As a D3EM fellow, I feel it is necessary to compliment the D3EM curriculum because I have benefited from D3EM significantly. However, I also feel it is necessary to give an honest and unbiased opinion on D3EM as a whole. Below is my opinion on each aspect of D3EM.
MSEN 655 – Materials Design Studio:
A capstone project course to solve a research problem with and interdisciplinary approach. The course covered the materials-as-designed-system (Olsen), sampling methods, robust design, and multi-objective optimization.
The project chosen was to use machine learning to predict material properties of shape memory alloys given a large experimental database. This course is, in my opinion, the most valuable and important course to the D3EM curriculum. It teaches students the value in everything they have learned in other courses by allowing the student to work on a research project with an interdisciplinary approach to the problem. Without this course, the curriculum would look like every other “multi-disciplinary” curriculum in that the courses are disconnected from each other. The materials design studio is the “glue” of D3EM. I feel the course material and lectures are overshadowed by the project and unless I immediately applied a lecture to my project, the material wasn’t revisited. Luckily, most material in this course is able to be applied to the project.
MSEN 689 (II) – Materials Informatics:
Introduction to machine learning concepts such as LDA, kNN, deep learning with images using CNNs, and more.
This course was a great supplementary course to my research. Learning about machine learning from a professor in Electrical Engineering department also gave me a better perspective on the applications outside of materials science. However, if I were not doing any artificial intelligence or machine learning based research, this course may have been more difficult and much less enjoyable. I believe the professor was great and the assignments were very good for allowing students to dip their toes into the great sea of data analytics. I personally feel there should be two courses dedicated to data analytics and artificial intelligence. One could deal with classification and regression problems (and basic statistics) and the next course can deal with unsupervised learning, neural networks and deep learning.
MEEN 601- Advanced Product Design:
In this course, we learned about Pareto fronts and multi-objective optimization for design.
The project my team and I participated on was biomechanical energy harvesting. In particular, we wanted to design a device that would have high energy output and was lightweight for military applications. This course was one of my favorites in content, but one of my least favorite for the project. The course is very well structured and the professor was very enthusiastic about the material he was teaching. The project portion of the course rapidly became a challenge. Whenever there is an interdisciplinary project between students (6 different students with a wide variety of backgrounds) it is harder to tell who is not contributing. It was disappointing because the project idea was so interesting and we could have delivered more. If I took the course again, I would have went with the minimum number of students for the group because communication would have been much easier and roles would have been easier to define.

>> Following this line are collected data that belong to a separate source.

`config.mk`:
```
export PLATFORM = sky130hd
export DESIGN_NAME = cart_bridge
export DESIGN_NICKNAME = d
export VERILOG_FILES = /design/src/rtl/cb_pkg.sv /design/src/rtl/cb_decode.sv /design/src/rtl/cb_ctrl.sv /design/src/rtl/cb_window.sv /design/src/rtl/cart_bridge.sv
export SDC_FILE = /design/constraint.sdc
export NUM_CORES = 1
export LEC_CHECK = 0
export ABC_CLOCK_PERIOD_IN_PS = 2860
export CAP_MARGIN = 10
export CORE_MARGIN = 3
export CORE_UTILIZATION = 36
export CTS_BUF_LIST = sky130_fd_sc_hd__clkbuf_8
export CTS_CLUSTER_DIAMETER = 40
export DETAILED_ROUTE_END_ITERATION = 8
export HOLD_SLACK_MARGIN = 0.12
export PLACE_DENSITY = 0.86
export REMOVE_ABC_BUFFERS = 1
export SLEW_MARGIN = 40
export SYNTH_ARGS = -nofsm -noshare
export SYNTH_HDL_FRONTEND = slang
export SYNTH_SLANG_ARGS = --single-unit
```
`constraint.sdc`:
```
create_clock -name clk -period 2.86 [get_ports clk]
set_input_delay 0.715 -clock clk [delete_from_list [all_inputs] [get_ports clk]]
set_output_delay 0.715 -clock clk [all_outputs]
set_load 0.01 [all_outputs]
```
`src/rtl/cb_pkg.sv`:
```
// Shared constants and types for the cartridge bridge.
// Assumes a byte-wide host port and a four-bit function field at the top of the address.
package cb_pkg;
    localparam int ADDR_W = 16;
    localparam int DATA_W = 8;
    localparam int FUNC_W = 4;
    localparam int CNT_W  = 2;

    localparam logic [DATA_W-1:0] CODE_ON     = 8'h84;
    localparam logic [DATA_W-1:0] CODE_OFF    = 8'hFE;
    localparam logic [DATA_W-1:0] STATUS_ON   = 8'h84;
    localparam logic [CNT_W-1:0]  CNT_FULL    = 2'd3;

    typedef enum logic [2:0] {
        FN_NONE = 3'd0,
        FN_CTRL = 3'd1,
        FN_BANK = 3'd2,
        FN_PWR  = 3'd3,
        FN_WIN  = 3'd4
    } func_e;
endpackage

```
`src/rtl/cb_decode.sv`:
```
// Maps the function nibble of the host address onto a function code.
// Assumes the window occupies the top quarter (nibbles 0xC..0xF).
module cb_decode
    import cb_pkg::*;
(
    input  logic [FUNC_W-1:0] func_nib,
    output func_e             func
);
    // Purely combinational nibble decode.
    always_comb begin
        unique case (func_nib)
            4'h8:                      func = FN_CTRL;
            4'hA:                      func = FN_BANK;
            4'hB:                      func = FN_PWR;
            4'hC, 4'hD, 4'hE, 4'hF:    func = FN_WIN;
            default:                   func = FN_NONE;
        endcase
    end
endmodule

```
`src/rtl/cb_ctrl.sv`:
```
// Holds the bridge state: on/off, bank, cartridge power and the reset-progress counter.
// Assumes one host access per cycle; the counter moves only on status reads.
module cb_ctrl
    import cb_pkg::*;
#(
    parameter int BANK_W = 2
) (
    input  logic              clk,
    input  logic              rst_n,
    input  logic              req,
    input  logic              we,
    input  func_e             func,
    input  logic [DATA_W-1:0] wdata,
    input  logic              present,
    output logic              en_q,
    output logic [BANK_W-1:0] bank_q,
    output logic              pwr_q,
    output logic [CNT_W-1:0]  cnt_q,
    output logic              rst_pulse_q
);
    localparam int                BANK_MAX  = (1 << BANK_W) - 1;
    localparam logic [BANK_W-1:0] BANK_TOP  = BANK_W'(BANK_MAX);

    logic [CNT_W-1:0] cnt_step;

    // Next counter value after a status read.
    always_comb begin
        cnt_step = cnt_q;
        if (cnt_q == 2'd3 && pwr_q)       cnt_step = 2'd2;
        else if (cnt_q == 2'd2 && !pwr_q) cnt_step = 2'd1;
        else if (cnt_q == 2'd1 && !pwr_q) cnt_step = 2'd0;
    end

    // Register updates for control, bank and power writes and status reads.
    always_ff @(posedge clk) begin
        if (!rst_n) begin
            en_q        <= 1'b0;
            bank_q      <= '0;
            pwr_q       <= 1'b0;
            cnt_q       <= CNT_FULL;
            rst_pulse_q <= 1'b0;
        end else begin
            rst_pulse_q <= 1'b0;
            if (req && we) begin
                case (func)
                    FN_CTRL: begin
                        if (wdata == CODE_OFF) begin
                            en_q <= 1'b0;
                        end else if (wdata == CODE_ON) begin
                            if (!en_q) begin
                                bank_q <= BANK_TOP;
                                cnt_q  <= '0;
                                pwr_q  <= 1'b0;
                            end
                            en_q <= 1'b1;
                        end
                    end
                    FN_BANK: begin
                        if (en_q) begin
                            if (int'(wdata) > BANK_MAX) bank_q <= '0;
                            else                        bank_q <= wdata[BANK_W-1:0];
                        end
                    end
                    FN_PWR: begin
                        if (wdata[0]) begin
                            if (present && !pwr_q) begin
                                pwr_q       <= 1'b1;
                                cnt_q       <= CNT_FULL;
                                rst_pulse_q <= 1'b1;
                            end
                        end else begin
                            pwr_q <= 1'b0;
                        end
                    end
                    default: ;
                endcase
            end else if (req && func == FN_PWR) begin
                cnt_q <= cnt_step;
            end
        end
    end
endmodule

```
`src/rtl/cb_window.sv`:
```
// Forms the banked cartridge address and the single-cycle strobes for window accesses.
// Assumes strobes are combinational from the request so an access completes in its own cycle.
module cb_window
    import cb_pkg::*;
#(
    parameter int BANK_W = 2
) (
    input  logic                       req,
    input  logic                       we,
    input  func_e                      func,
    input  logic                       en,
    input  logic                       present,
    input  logic [BANK_W-1:0]          bank,
    input  logic [ADDR_W-BANK_W-1:0]   off,
    input  logic [DATA_W-1:0]          wdata,
    output logic [ADDR_W-1:0]          cart_addr,
    output logic [DATA_W-1:0]          cart_wdata,
    output logic                       cart_rd,
    output logic                       cart_wr,
    output logic                       win_ok
);
    // Window is live only when the bridge is on and a cartridge sits in the slot.
    always_comb begin
        win_ok     = (func == FN_WIN) && en && present;
        cart_addr  = {bank, off};
        cart_wdata = wdata;
        cart_rd    = req && !we && win_ok;
        cart_wr    = req &&  we && win_ok;
    end
endmodule

```
`src/rtl/cart_bridge.sv`:
```
// Top of the cartridge bridge: decodes host accesses, keeps bridge state and
// returns registered read data one cycle after each read request.
// Assumes a single outstanding host access per cycle.
module cart_bridge
    import cb_pkg::*;
#(
    parameter int BANK_W = 2
) (
    input  logic              clk,
    input  logic              rst_n,
    input  logic              host_req,
    input  logic              host_we,
    input  logic [15:0]       host_addr,
    input  logic [7:0]        host_wdata,
    output logic [7:0]        host_rdata,
    input  logic              cart_present,
    input  logic [7:0]        cart_rdata,
    output logic [15:0]       cart_addr,
    output logic [7:0]        cart_wdata,
    output logic              cart_rd,
    output logic              cart_wr,
    output logic              cart_pwr,
    output logic              mapper_rst
);
    localparam int OFF_W = ADDR_W - BANK_W;

    func_e             func;
    logic              en_q;
    logic [BANK_W-1:0] bank_q;
    logic              pwr_q;
    logic [CNT_W-1:0]  cnt_q;
    logic              win_ok;
    logic [7:0]        rd_next;

    cb_decode u_dec (
        .func_nib (host_addr[ADDR_W-1 -: FUNC_W]),
        .func     (func)
    );

    cb_ctrl #(.BANK_W(BANK_W)) u_ctrl (
        .clk         (clk),
        .rst_n       (rst_n),
        .req         (host_req),
        .we          (host_we),
        .func        (func),
        .wdata       (host_wdata),
        .present     (cart_present),
        .en_q        (en_q),
        .bank_q      (bank_q),
        .pwr_q       (pwr_q),
        .cnt_q       (cnt_q),
        .rst_pulse_q (mapper_rst)
    );

    cb_window #(.BANK_W(BANK_W)) u_win (
        .req        (host_req),
        .we         (host_we),
        .func       (func),
        .en         (en_q),
        .present    (cart_present),
        .bank       (bank_q),
        .off        (host_addr[OFF_W-1:0]),
        .wdata      (host_wdata),
        .cart_addr  (cart_addr),
        .cart_wdata (cart_wdata),
        .cart_rd    (cart_rd),
        .cart_wr    (cart_wr),
        .win_ok     (win_ok)
    );

    assign cart_pwr = pwr_q;

    // Read-data select by function.
    always_comb begin
        unique case (func)
            FN_CTRL: rd_next = en_q ? STATUS_ON : 8'h00;
            FN_PWR:  rd_next = {en_q, 3'b000, cnt_q, 1'b0, pwr_q};
            FN_WIN:  rd_next = win_ok ? cart_rdata : 8'h00;
            default: rd_next = 8'h00;
        endcase
    end

    // Capture read data on each read request, hold it otherwise.
    always_ff @(posedge clk) begin
        if (!rst_n)                     host_rdata <= 8'h00;
        else if (host_req && !host_we)  host_rdata <= rd_next;
    end
endmodule

```
# --- Yosys cells after proc, flatten, opt, wreduce, memory -nomap -nowiden ---
# Cells that the tools add are included.
classes:
  order_cmp: 1
  n_mul: 0
  reduce_logical: 24
  bitwise_logic: 0
  n_eq_ne: 27
  n_mux: 30
  div_mod_pow: 0
  addsub: 0
  shift: 0
op_table:
  columns: ["op", "n"]
  rows:
  - ["$mux 2", 15]
  - ["$eq 4x4->1 const B", 7]
  - ["$pmux 8 s3", 1]
  - ["$ne 3x3->1 const B", 6]
  - ["$eq 8x8->1 const B", 2]
  - ["$mux 8", 2]
  - ["$pmux 3 s4", 1]
  - ["$reduce_and 6->1", 2]
  - ["$logic_and 1x1->1", 11]
  - ["$gt 8x2->1 const B", 1]
  - ["$mux 1", 8]
  - ["$pmux 2 s2", 2]
  - ["$reduce_and 8->1", 1]
  - ["$reduce_bool 2->1", 4]
  - ["$eq 3x2->1 const B", 2]
  - ["$eq 2x2->1 const B", 2]
  - ["$ne 2x1->1 const B", 2]
  - ["$ne 2x2->1 const B", 2]
  - ["$reduce_and 4->1", 1]
  - ["$reduce_bool 4->1", 1]
  - ["$reduce_or 4->1", 1]
  - ["$eq 3x1->1 const B", 1]
  - ["$eq 3x3->1 const B", 1]
  - ["$ne 3x2->1 const B", 1]
  - ["other kinds (4)", 5]
word_totals:
  out_inout_bits: 36
  wordCells: 88
  latch_bits: 0
  romBits: 0
  mem_count: 0
  inputBits: 37
  ff_bits: 15
  ram_bits: 0

# --- Logic depth before layout (Yosys ltp) ---
logic_depth:
  depth_word: 8
  depth_mapped: 6
  ltp_nobuf: 4

# --- Hierarchy ---
# Synthesis repeated with hierarchy kept, for this count alone.
hier_totals:
  cells_unflattened: 139
  area_unflattened_um2: 1148.6
by_module_without_submodules:
  columns: ["mod", "cells_each", "seq_area_each_um2", "n_inst", "area_each_um2"]
  rows:
  - ["cb_ctrl", 61, 140.1, 1, 501.7]
  - ["cart_bridge", 43, 160.2, 1, 385.4]
  - ["cb_window", 31, 0.0, 1, 224.0]
  - ["cb_decode", 4, 0.0, 1, 37.5]

# --- Least setup slack after synthesis ---
# Ideal clock, no wire load.
synth_path:
  path_kind: "in2reg"
  start: "input port host_wdata[3]"
  end: "register u_ctrl.bank_q[0]"
  t_arrival_ns: 2.269
  n_path_buf: 0
  setup_ns: 0.058
  slack_ns: 0.533
  required_ns: 2.802
  stages: 4
  path_cell_list: "or4_4 or4_4 a2111oi_4 o211a_1"
synth_via:
  elab_chain_cells: 4
  word_cells_on_any_way: 9
  cone_classes: "order compare: 1; eq/ne: 4; mux: 3; reduce/logical: 1"
synth_rtl:
  columns: ["element", "line", "source"]
  rows:
  - ["start, declared", "cart_bridge.sv:14", "input logic [7:0] host_wdata,"]
  - ["$gt 8x2->1", "cb_ctrl.sv:60", "if (int'(wdata) > BANK_MAX) bank_q <= '0;"]
  - ["$mux 2", "cb_ctrl.sv:60", null]
  - ["$mux 2", "cb_ctrl.sv:59", "if (en_q) begin"]
  - ["$pmux 2 s2", "cb_ctrl.sv:45", "case (func)"]
  - ["end signal, assigned", "cb_ctrl.sv:61", "else bank_q <= wdata[BANK_W-1:0];"]
  - ["end, declared", "cb_ctrl.sv:16", "output logic [BANK_W-1:0] bank_q,"]
# Several ways; a longest one is shown, not always the timed one. The select of a mux whose other input is x is not followed.
# A chain may end at the register's enable or synchronous reset.

# --- Worst setup path after layout ---
layout_path:
  start: "input port host_we"
  end: "output port cart_rd"
layout_via:
  elab_chain_cells: 3
layout_rtl:
  columns: ["element", "line", "source"]
  rows:
  - ["start, declared", "cart_bridge.sv:12", "input logic host_we,"]
  - ["$logic_not 1->1", "cb_window.sv:27", "cart_rd = req && !we && win_ok;"]
  - ["$logic_and 1x1->1 (2 in a row)", "cb_window.sv:27", null]
  - ["end, declared", "cart_bridge.sv:20", "output logic cart_rd,"]
# Every way passes these cells.

==> key figures <==
Clocking
  – Root buf cell: clkbuf_8
  – Skew-Pair Late Insertion Delay: 0.25 ns
  – CTS tree: built
  – Buffer depth of the longest clock path: 2
  – Reg clk slew, reported paths: about 0.06 ns
  – Hold-fix buffers at CTS: 0
  – Post-CTS Setup Bufs: 0
  – Clk sinks: 15
  – CTS Buf Count: 3
  – Cells resized by post-CTS repair: 0
  – H-Tree Level Count: 1

Final layout
  – Final instance area: between 0.0015 and 0.002 sq mm
  – Share of layout cells above drive strength 1: between 10% and 20%
  – Commonest non-fill, non-tap cell in the layout: clkdlybuf4s50_1
  – Finished Layout Cells: roughly 200
  – Area grow syn2layout: 45.59%
  – Nets: 205
  – Fin util: between 50 and 60%
  – Most frequent cells in the layout: clkdlybuf4s50_1 (48), dfxtp_1 (15), nand2_1 (14), buf_4 (14)
  – Ant diodes: 0

Power
  – Peak supply drop: around 0.22 mV
  – Cell-internal power: approximately 0.37 mW
  – Combinational share of power: 22.2%
  – Sw frac: about a quarter
  – Total chip power: 0.4951 mW
  – NetSw: between 0.1 and 0.15 mW
  – Flop pwr share: 43.3%
  – PwrDens: between 300 and 400 mW/mm^2
  – P_leak: 0.5738 nW
  – Clk network pwr share: ~35%

Critical path
  – Worst Path Required: about 2.1 ns
  – Largest fanout on the critical path: 4
  – Data arrival time of the worst path: about 2.0 ns
  – CP Launch Type: input pin
  – Endpoint class of the critical path: output pin
  – CP top delay family: buffers and inverters
  – CP Class: input pin to output pin
  – CP max-delay cell: clkdlybuf4s50_1
  – CP dominant cell by count: clkdlybuf4s50_1
  – Crit-path max cell delay: ~0.54 ns
  – Critical path, cell by cell: clkdlybuf4s50_1 > nand2b_1 > nor2_1 > clkdlybuf4s50_1
  – Worst Path Buf+Inv: 2

Floorplan
  – Core footprint: roughly 0.0028 sq mm
  – # rows: 19
  – Die H: about 60 um
  – Full die area: roughly 0.0036 sq mm
  – Chip Width: approximately 60 um
  – I/O pin cnt: 73
  – Initial core utilization: a little under two fifths

Logic synthesis
  – Synth Cell Area: between 0.001 and 0.0015 sq mm
  – Top cells by area, synth: dfxtp_1 (28%), buf_4 (16%), a21boi_0 (4.9%), nand2_1 (4.9%), o21ai_0 (3.3%)
  – Syn. warnings: 0
  – Post-synthesis sequential area ratio: approximately 28%
  – Cell variety after synth: 42
  – Mean Syn Cell Area: slightly above 8 sq um
  – Yosys top cell by area: dfxtp_1
  – Area share of the largest cell type after synthesis: 28.20%
  – Synthesized flop and latch total: 15
  – Cells after Synth: between 100 and 150

Place
  – PortBufs: 48
  – DP Cell Count: 194
  – Final Wtd Congestion: about 0.82
  – Pre-CTS WS: ~0.012 ns
  – Placed instance area: approximately 0.0015 sq mm
  – Detail Placement HPWL: about 2400 um

STA
  – Final Critical Period: 2.757 ns
  – Final worst slack: 0.1034 ns
  – RSZ-0062 raised after global routing: false
  – Setup total negative slack: 0 ns
  – Slew @ Worst Pin: around 0.57 ns
  – Final hold vios: 0
  – Worst-case hold slack: approximately 0.46 ns
  – Relative slew margins: 61.47%
  – Final Slew Violations: 0
  – Clk_skew: about 0.0012 ns
  – Final setup fails: 0
  – Max Clk Rate: between 0.3 and 0.4 GHz
  – Final Cycle Share: around 96%

Detailed routing
  – # DRC: 0
  – WL final: roughly 3000 um
  – Via-to-Cell Ratio: roughly 5.6
  – Routed len/inst: 15.28 um
  – Detail Route Antenna Nets: 0
  – Routed vias: between 1000 and 1500
  – First drt pass iteration count: 4
  – Iter 0 DRT Violations: 37

Outcome
  – Status: completed

Global route
  – First-pass GRT wire length: 4781 um
  – Total Routing Usage GR: 17.46%
  – Largest net degree at the start of global routing: 17
  – Vias in the first global route: 1097
  – Total gr overflow: 0
  – Initial antenna violation count: 0

Hold path
  – Worst hold path class: flop to flop

Flow run
  – Max-cap violation count: 0
==> Yosys cell counts <==
cell type and count:
nand2_1 14, nand2_2 1, nor4_1 2, a31oi_1 1, o41ai_1 1, nor4b_1 1
nand3b_1 1, or4_4 2, buf_4 22, a41oi_1 1, a222oi_1 1, and4b_1 1
a22oi_1 2, a41o_1 1, and2_1 3, o2111ai_1 1, o221a_2 1, dfxtp_1 15
a2111oi_4 1, a21boi_0 7, xnor2_1 1, o211a_1 2, mux2i_1 2, nand4_1 3
inv_1 3, and4_1 1, clkbuf_1 5, a2111oi_0 1, nand2b_1 2, nand4b_1 1
a21o_1 1, or3_2 1, nor3_1 2, nand3_1 6, a31o_2 1, o21ai_0 7
nor2b_1 3, or4bb_1 1, and3_1 1, nor2_1 3, or4b_1 1, o311ai_0 1
==> power by group through the flow <==
stage               combinational (mW)  sequential, mW  clock [mW]
floorplan                       0.0234           0.218           0
global placement                 0.106           0.219           0
detailed placement               0.109           0.219           0
CTS                              0.110           0.214       0.174
global route                     0.117           0.215       0.184
finish                           0.110           0.214       0.171
==> state kept, by name, summed over array words and instances (netlist names) <==
signal / cells
u_ctrl.rst_pulse_q: 1
u_ctrl.pwr_q: 1
host_rdata: 8
u_ctrl.cnt_q: 2
u_ctrl.en_q: 1
u_ctrl.bank_q: 2
==> metal layers <==
layer	track usage [%]	share of wire, %	vias to the layer above
li1	-	-	535
met3	7.660	11	6
met2	28.40	47	68
met1	19.97	41	495
met4	7.278	1.3	0
met5	0	0	-
==> kinds of logic after synthesis <==
logic type	Yosys count	synth area share, %
compound gates	30	23.27
simple gates	50	27.50
xor+xnor	1	0.8227
buf+inv	30	18.33
mux	2	1.880
flops	15	28.20
==> area by class of cell <==
class                   instances  area [sq um]
flip-flops and latches         15         300.3
inverters                       3         11.26
well taps                      31         38.79
clock buffers                   3         41.29
repair buffers                 62         585.6
multi-input cells              83         569.3
fillers                       275          1231
clock inverters                 1         3.754
==> worst paths after layout <==
path | from | end | slack [ns] | depth (start not counted)
setup / recovery | host_we | cart_rd | 0.10 | 4
hold / removal | host_rdata[1] | host_rdata[1] | 0.46 | 2
setup reg to reg | u_ctrl.en_q | u_ctrl.bank_q[0] | 1.30 | 3
hold reg to reg | host_rdata[1] | host_rdata[1] | 0.46 | 2
==> worst reg2reg max path: cells and delay by family, from the launching register on <==
kind	cells	cell delay [ns]
flip-flops	1	0.39
AND/OR/NAND/NOR	1	0.58
AO/OA/AOI/OAI	2	0.55
No activity file was read; power rests on OpenSTA's default activity.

Coffee talks are a way of bringing the D3EM students and faculty together to discuss various topics. The students would vote on the topic they were interested in and often a guest speaker or faculty member would come discuss the topic. I enjoyed getting to meet with other students and faculty that all share similar interests as myself. Many of the topics were very interesting and we all got to share different apps, sources, and tools we use to get through everyday life in academia. We had some talks on job applications which were extremely useful. However, there were some talks in which I would have rather skipped. Although I value opinions and ideas from everyone in the D3EM community, some topics were too personal while others were completely unrelatable. Also, I found myself sometimes not wanting to give any input out of fear it might be invalidated by someone. Topics such as work-life balance, organization, and networking are not one size fits all. Instead of discussing these topics, I think it would be more beneficial to discuss topics that have a less controversial answers such as tools for writing or learning.
The learning community was one of my favorite parts of D3EM. The learning community felt like I was being given tools of the trade from experts in networking, learning, and communication. These sessions were the closest that you can get to cheat codes for life. Such a seamless implementation of the lecture material into daily routine is what makes the Learning Community so valuable. Once you learn “the trick”, seemingly difficult tasks seem more much more manageable.
The writing community has to be the most valuable part of D3EM. As a graduate student, it is imperative to write and write well. Often times the hardest part of writing is starting. This community makes you to feel accountable to produce words, paragraphs, and eventually pages every week to make sure you stay on top of your writing. The structure, technicality, and throughput of my scientific writing has improved because of this writing community.